A 38-year-old woman presented with febrile illness of 1-month duration. She was treated for enteric fever at a local hospital in view of significantly high Widal titers. Clinical examination revealed hepatosplenomegaly. Laboratory investigations showed leucopenia, elevated ESR and liver enzymes and high Widal titers for O and H antigens, viz., 1:320 and 1:640, respectively. The patient showed partial clinical response to ceftriaxone but continued to be febrile after 72 hours of therapy. Workup for other causes for pyrexia of unknown origin was inconclusive. During the hospital stay, she developed pain in the lateral condyle of the left tibia, and the bone scan confirmed the presence of osteomyelitis. Pus was aspirated from the osteomyelitis site, which grew B. pseudomallei. However, the blood culture was sterile. She was treated with imipenam for 2 weeks, when there was a remarkable clinical improvement in the patient and the Widal titers went down to 1:80 for O and H antigens, respectively. Later she was continued with doxycycline and cotrimoxazole for another 12 weeks.

Discussion

The signs and symptoms of uncomplicated typhoid fever are nonspecific, and an accurate diagnosis on clinical grounds alone is difficult. [4] Although a definitive diagnosis can be made by isolation of S. typhi from blood or bone marrow, [5] in areas of endemicity, such as India, bacterial culture facilities are often unavailable and the Widal test is the only specific diagnostic investigation tool available. The Widal test has been in use for more than a century as an aid in the diagnosis of typhoid fever. [6],[7]
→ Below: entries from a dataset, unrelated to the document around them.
$ cat config.mk
export PLATFORM = sky130hd
export DESIGN_NAME = spi_master_multi
export DESIGN_NICKNAME = d
export VERILOG_FILES = /design/src/rtl/spi_master_multi.sv
export SDC_FILE = /design/constraint.sdc
export NUM_CORES = 1
export LEC_CHECK = 0
export BUFFER_PORTS_ARGS = -buffer_cell sky130_fd_sc_hd__clkbuf_2
export CORE_UTILIZATION = 40
export CTS_CLUSTER_DIAMETER = 150
export DETAILED_ROUTE_END_ITERATION = 8
export SETUP_SLACK_MARGIN = 0.2
export SLEW_MARGIN = 20
export SYNTH_ARGS = -nofsm -noshare
export SYNTH_HDL_FRONTEND = slang
export SYNTH_SLANG_ARGS = --single-unit
$ cat constraint.sdc
create_clock -name clk -period 2.28 [get_ports clk]
set_input_delay 0.228 -clock clk [delete_from_list [all_inputs] [get_ports clk]]
set_output_delay 0.228 -clock clk [all_outputs]
set_load 0.01 [all_outputs]
$ cat src/rtl/spi_master_multi.sv
// SPI master: per-command CPOL/CPHA and bit count, parametrised setup/divider/gap timing,
// MISO captured into a right-aligned response word.
module spi_master_multi #(
  parameter int DATA_W    = 16,
  parameter int NUM_SS    = 8,
  parameter int CLK_DIV   = 20,
  parameter int SETUP_CYC = 20,
  parameter int END_CYC   = 15,
  parameter int MSB_FIRST = 1
) (
  input  logic                        clk,
  input  logic                        rst,
  input  logic                        cmd_valid,
  output logic                        cmd_ready,
  input  logic [DATA_W-1:0]           cmd_data,
  input  logic [$clog2(DATA_W+1)-1:0] cmd_len,
  input  logic [NUM_SS-1:0]           cmd_ss,
  input  logic                        cmd_cpol,
  input  logic                        cmd_cpha,
  output logic                        rsp_valid,
  output logic [DATA_W-1:0]           rsp_data,
  output logic                        busy,
  output logic                        SPI_CLK,
  output logic                        MOSI,
  input  logic                        MISO,
  output logic [NUM_SS-1:0]           SPI_SS
);

  localparam int LEN_W   = $clog2(DATA_W + 1);
  localparam int TGL_W   = LEN_W + 1;
  localparam int CNT_MAX = (SETUP_CYC > CLK_DIV + END_CYC) ? SETUP_CYC : CLK_DIV + END_CYC;
  localparam int CNT_W   = $clog2(CNT_MAX + 1);

  localparam logic [LEN_W-1:0] DW_L       = LEN_W'(DATA_W);
  localparam logic [CNT_W-1:0] SETUP_LAST = CNT_W'(SETUP_CYC);
  localparam logic [CNT_W-1:0] DIV_LAST   = CNT_W'(CLK_DIV - 1);
  // Ready is raised one edge early so the next accept lands END_CYC edges after SS rises.
  localparam logic [CNT_W-1:0] END_LAST   = CNT_W'(CLK_DIV + END_CYC - 2);

  typedef enum logic [1:0] {ST_IDLE, ST_SETUP, ST_XFER, ST_END} state_t;

  state_t              state;
  logic [CNT_W-1:0]    cnt;
  logic [TGL_W-1:0]    tgl;
  logic [LEN_W-1:0]    len;
  logic                cpol, cpha;
  logic [NUM_SS-1:0]   ss_mask;
  logic [DATA_W-1:0]   tx_sr, rx_sr;

  logic [LEN_W-1:0]    len_clamp;
  logic [DATA_W-1:0]   tx_shift, rx_next;
  logic                cur_bit, next_bit;
  logic                do_toggle, lead_tgl, last_tgl;

  assign len_clamp = (cmd_len == '0 || cmd_len > DW_L) ? DW_L : cmd_len;
  assign lead_tgl  = ~tgl[0];
  assign last_tgl  = (tgl == {len, 1'b0} - TGL_W'(1));
  assign do_toggle = (state == ST_SETUP && cnt == SETUP_LAST) ||
                     (state == ST_XFER  && cnt == DIV_LAST);

  always_comb begin
    // NOTE: every signal gets a default first so no latch is inferred.
    cur_bit  = tx_sr[0];
    tx_shift = tx_sr >> 1;
    rx_next  = {MISO, rx_sr[DATA_W-1:1]};
    if (MSB_FIRST != 0) begin
      cur_bit  = tx_sr[DATA_W-1];
      tx_shift = tx_sr << 1;
      rx_next  = {rx_sr[DATA_W-2:0], MISO};
    end
    next_bit = (MSB_FIRST != 0) ? tx_shift[DATA_W-1] : tx_shift[0];
  end

  always_ff @(posedge clk or negedge rst) begin
    if (!rst) begin
      state     <= ST_IDLE;
      cnt       <= '0;
      tgl       <= '0;
      len       <= '0;
      cpol      <= 1'b0;
      cpha      <= 1'b0;
      ss_mask   <= '0;
      // NOTE: the shift registers are reset too, so an aborted transfer leaves no stale bits.
      tx_sr     <= '0;
      rx_sr     <= '0;
      cmd_ready <= 1'b0;
      busy      <= 1'b0;
      rsp_valid <= 1'b0;
      rsp_data  <= '0;
      SPI_CLK   <= 1'b0;
      MOSI      <= 1'b0;
      SPI_SS    <= '1;
    end else begin
      // NOTE: all sequential state is updated with non-blocking assignments.
      rsp_valid <= 1'b0;
      case (state)
        ST_IDLE: begin
          if (cmd_ready && cmd_valid) begin
            state     <= ST_SETUP;
            cnt       <= '0;
            tgl       <= '0;
            len       <= len_clamp;
            cpol      <= cmd_cpol;
            cpha      <= cmd_cpha;
            ss_mask   <= cmd_ss;
            // Left-align MSB-first data so the first bit always sits at the top.
            tx_sr     <= (MSB_FIRST != 0) ? cmd_data << (DW_L - len_clamp) : cmd_data;
            rx_sr     <= '0;
            cmd_ready <= 1'b0;
            busy      <= 1'b1;
          end else begin
            cmd_ready <= 1'b1;
          end
        end
        ST_SETUP: begin
          if (cnt == '0) begin
            SPI_SS  <= ~ss_mask;
            SPI_CLK <= cpol;
            MOSI    <= cpha ? 1'b0 : cur_bit;
          end
          if (cnt == SETUP_LAST) begin
            state <= ST_XFER;
            cnt   <= '0;
          end else begin
            cnt <= cnt + CNT_W'(1);
          end
        end
        ST_XFER: begin
          if (cnt == DIV_LAST) begin
            cnt <= '0;
            if (last_tgl) state <= ST_END;
          end else begin
            cnt <= cnt + CNT_W'(1);
          end
        end
        ST_END: begin
          if (cnt == DIV_LAST) begin
            SPI_SS    <= '1;
            MOSI      <= 1'b0;
            rsp_valid <= 1'b1;
            rsp_data  <= (MSB_FIRST != 0) ? rx_sr : rx_sr >> (DW_L - len);
          end
          if (cnt == END_LAST) begin
            state     <= ST_IDLE;
            cnt       <= '0;
            cmd_ready <= 1'b1;
            busy      <= 1'b0;
          end else begin
            cnt <= cnt + CNT_W'(1);
          end
        end
        default: state <= ST_IDLE;
      endcase

      if (do_toggle) begin
        SPI_CLK <= ~SPI_CLK;
        tgl     <= tgl + TGL_W'(1);
        if (lead_tgl) begin
          if (cpha) begin
            MOSI  <= cur_bit;
            tx_sr <= tx_shift;
          end else begin
            rx_sr <= rx_next;
          end
        end else begin
          if (cpha) begin
            rx_sr <= rx_next;
          end else if (!last_tgl) begin
            MOSI  <= next_bit;
            tx_sr <= tx_shift;
          end
        end
      end
    end
  end

endmodule

Word-level counts from Yosys, hierarchy flattened. Index checks and enable logic that the tools add are counted.

Register bits after elaboration: 90. Input bits: 35. Output and inout port bits: 29. Logic and storage cells: 110.

$add $sub $neg: 4. Order comparisons: 1. Equal/unequal tests: 14. Shift-type cells: 1. Multiplexer cells: 50. Bitwise operators: 2. Reduce and logical (&&, ||, !) cells: 22.

Operators with widths (number): two-way mux 16 bit (13); two-way mux 6 bit (6); one-hot mux 6 bit (4 select lines) (1); two-way mux 1 bit (17); two-way mux 8 bit (2); one-hot mux 8 bit (2 select lines) (1); << shifter 16 x 5 -> 16 bit (1); adder 6 x 1 -> 6 bit, second input constant (2); equality test 6 x 5 -> 1 bit, second input constant (2); nonzero test 2 bit (6); two-way mux 2 bit (5); AND reduction 2 bit (5); inequality test 2 bit, second input constant (4); NOT 8 bit (1); one-hot mux 2 bit (4 select lines) (1); equality test 6 bit (1); equality test 6 bit, second input constant (1); zero test 6 bit (1); inequality test 2 x 1 -> 1 bit, second input constant (3); one-hot mux 1 bit (2 select lines) (3); AND reduction 3 bit (2); subtractor 6 x 1 -> 6 bit, second input constant (1); > comparator 5 bit, second input constant (1); zero test 5 bit (1); other kinds (9) (13).

Depth between registers and ports, before layout.
Depth after elaboration: 11. Depth in mapped cells: 16. Depth with buffers taken out: 12.

Least setup slack after synthesis. OpenSTA, ideal clock, no wires.

Kind: input port to flip-flop. From: in cmd_len[0]. To: reg tx_sr[14]. Setup time: 131 ps. Data arrival time: 3043 ps. Data required time: 2149 ps. Slack: -894 ps. Stages: 14. Cell sequence: buf_6 -> nor4_1 -> inv_1 -> ha_1 -> and2b_4 -> inv_2 -> buf_6 -> ha_1 -> xnor2_1 -> mux2_2 -> a221oi_1 -> a22oi_1 -> a31oi_1 -> o211ai_1.

Longest elaborated chain between the ends: 11. Elaborated cells on any way between the ends: 13. Those cells by class: add/sub (1); order compare (1); shift (1); mux (8); reduce/logical (2).

Ends and longest elaborated chain: from (decl) (RTL line 16) `input logic [$clog2(DATA_W+1)-1:0] cmd_len,`; > comparator 5 bit / zero test 5 bit (equally long branches) (RTL line 55) `assign len_clamp = (cmd_len == '0 || cmd_len > DW_L) ? DW_L : cmd_len;`; logical OR 1 bit (RTL line 55); two-way mux 5 bit (*) (RTL line 55); subtractor 5 bit (*) (RTL line 107) `tx_sr <= (MSB_FIRST != 0) ? cmd_data << (DW_L - len_clamp) : cmd_data;`; << shifter 16 x 5 -> 16 bit (*) (RTL line 107); two-way mux 16 bit (*) (RTL line 98) `if (cmd_ready && cmd_valid) begin`; two-way mux 16 bit (*) (RTL line 96) `case (state)`; two-way mux 16 bit (RTL line 168) `end else if (!last_tgl) begin`; two-way mux 16 bit (RTL line 166) `if (cpha) begin`; two-way mux 16 bit (RTL line 158) `if (lead_tgl) begin`; two-way mux 16 bit (*) (RTL line 155) `if (do_toggle) begin`; to (signal assigned) (RTL line 107); to (signal assigned) (RTL line 161) `tx_sr <= tx_shift;`; to (signal assigned) (RTL line 170) `tx_sr <= tx_shift;`; to (decl) (RTL line 48) `logic [DATA_W-1:0] tx_sr, rx_sr;`.

Every way passes the cells marked *; elsewhere a longest branch is shown, timed or not. A chain may end at the register's enable or synchronous reset.

Final worst setup path.
From: in cmd_len[3]. To: reg tx_sr[13].

The elaborated chain is that of the path after synthesis.

==> results.cfg <==
[clock_tree]
cts-root-buf = clkbuf_16
htree_num_levels = 3
path_clk_slew_ns = 0.07
cts_tree = yes
cts_inserted_buffers = 9
clk-insertion-delay-late_ns = 0.35
clock-sinks = 90
clk_path_buf_depth = 2

[worst_setup_path]
ff2ff_path_depth = 7
r2r_end = tx_sr[13]$_DFF_PN0_
path_max_fanout = 7
crit_chain = buf_6 -> nor4_4 -> inv_2 -> ha_4 -> and2b_4 -> inv_4 -> ha_4 -> or3b_4 -> a32oi_4 -> nor2_2 -> a22oi_1 -> o211ai_1 -> mux2_4
worstPathArrival_ns = 2.74
crit_type = in -> reg
r2r-start = state[0]$_DFFE_PN0P_
timing.critical_path.mode_cell = ha_4
cp_slowest_cell = or3b_4
cp-end-kind = flop
reg2reg_setup_slack_ns = 0.14
crit_start = cmd_len[3]
cp-start-kind = primary input
cpPeakStageDelay_ns = 0.41
cp_top_family = simple AND/OR/NAND/NOR gates
critPathRequiredTime_ns = 2.51
crit_buf_inv = 3

[yosys]
synthXorXnorAreaFrac_pct = 2.03
ys_warn_count = 0
synthCells = 521
synth_top_cell_area_share_pct = 40.1
synth_top_area_cell = dfrtp_1
synth.distinct_cells = 67
synth-main-ff-cell = dfrtp_1
ys_seq_area_share_pct = 44.2
mappedNetlistArea_um2 = 5120
synth-compound-area-share_pct = 13.5
async_reset_ff_share_pct = 100
syn_nets = 567
synth_mux_area_share_pct = 13.4
ys_top_cells_by_area = dfrtp_1 40%, nand2_1 7.7%, mux2_2 6.2%
synth_top_family_by_area = simple AND/OR/NAND/NOR gates
syn_area_per_cell_um2 = 9.82
synth-edff-count = 0
yosys.area_share.simple_pct = 19.2
ys_ff_latch = 90
synthAdderAreaFrac_pct = 2.69

[placed_design]
hpwl_um = 8120
portBuffers = 63
post_dp_cell_area_um2 = 5870
dp_slack_ns = -0.749
post-place-cells = 762
place_congestion = 0.861

[run_status]
status = complete, but fails checks
violations = negative setup slack

[route]
detail-route-antenna-nets = 0
wl_um = 11700
drt_iter0_drc = 216
viasPerCell = 5.26
vias = 4152
drc_errors = 0
firstDrtPassIters = 4
detail_route.wl_per_cell_um = 14.9

[cells_and_area]
final_core_util_pct = 53.1
final_common_cell = nand2_1
mostFrequentLayoutCells = 104 x nand2_1, 81 x dfrtp_1, 60 x clkbuf_2
num_antenna_cells = 0
nets = 662
areaGrowthSynthToFinish_pct = 27.1
final_cells = 789
design_area_um2 = 6500
final_layout_size_suffix_gt1_share_pct = 35.4
fill_cells = 1079

[hold_path]
holdPathEnd = rx_sr[0]$_DFF_PN0_
hp-class = in -> reg
hold_start = MISO
min_path_cells = 3

[global_routing]
antenna_found_initial = 0
grt_pass1_wl_um = 19200
grt_pass1_vias = 3978
grt_max_degree = 59
grt.overflow.total = 0
globalRouteTotalUtil_pct = 18.6

[power_and_ir_drop]
p_per_area_nw_per_um2 = 979
p_leak_nw = 3.12
peakVddDrop_v = 0.000434
p_total_mw = 6.37

[timing]
worst_pin_slew_ns = 0.448
fmax_ghz = 0.398
holdWs_ns = 0.0702
maxSlewViolCount = 0
finalHoldViolations = 0
finClkSkew_ns = 0.00808
relSlewSlack_pct = 70.2
fin_ws_ns = -0.235
fin_tns_setup_ns = -2.26
period_share_pct = 110
finalSetupViolCount = 16
fin_crit_ns = 2.52
rsz0062_at_grt = true

[floorplanning]
dieWidth_um = 115
row_count = 40
core_um2 = 12300
dieArea_um2 = 13200
top_level_ports = 64
die_y_um = 115
start_util_pct = 41.7

[flow_run]
maxCapViolations = 0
False-positive Widal test results have been reported for patients with nonenteric salmonellae infections, malaria, typhus, Cryptococcus neoformans meningitis, immunological disorders and chronic liver disease. [8],[9],10] In this study, elevated levels of agglutinins were found in patients with a variety of other bacteremic illnesses, including those caused by other Salmonella spp., E. coli, Klebsiella spp. and S. aureus. In general, the level of O antibodies in these patients was higher than that of H antibodies. The elevated levels may have been due to cross-reacting antigens or an anamnestic response. There are more than 40 cross-reacting antigens between S. typhi and other Enterobacteriaceae. [11] False-positive Widal reaction due to nontyphoidal infection is a possibility in areas where typhoid fever is a common occurrence. In all the 3 above-described cases of melioidosis, the Widal titers were significantly high. Serological cross reactions could be due to sharing of common antigens between Salmonella and Burkholderia. This in turn is supported by the low Widal titer when the blood culture became sterile. Interestingly, all the 3 patients showed a partial response to ceftriaxone drug, which is used for enteric fever. Ceftriaxone has been shown to have in vitro activity against B. pseudomallei. [12]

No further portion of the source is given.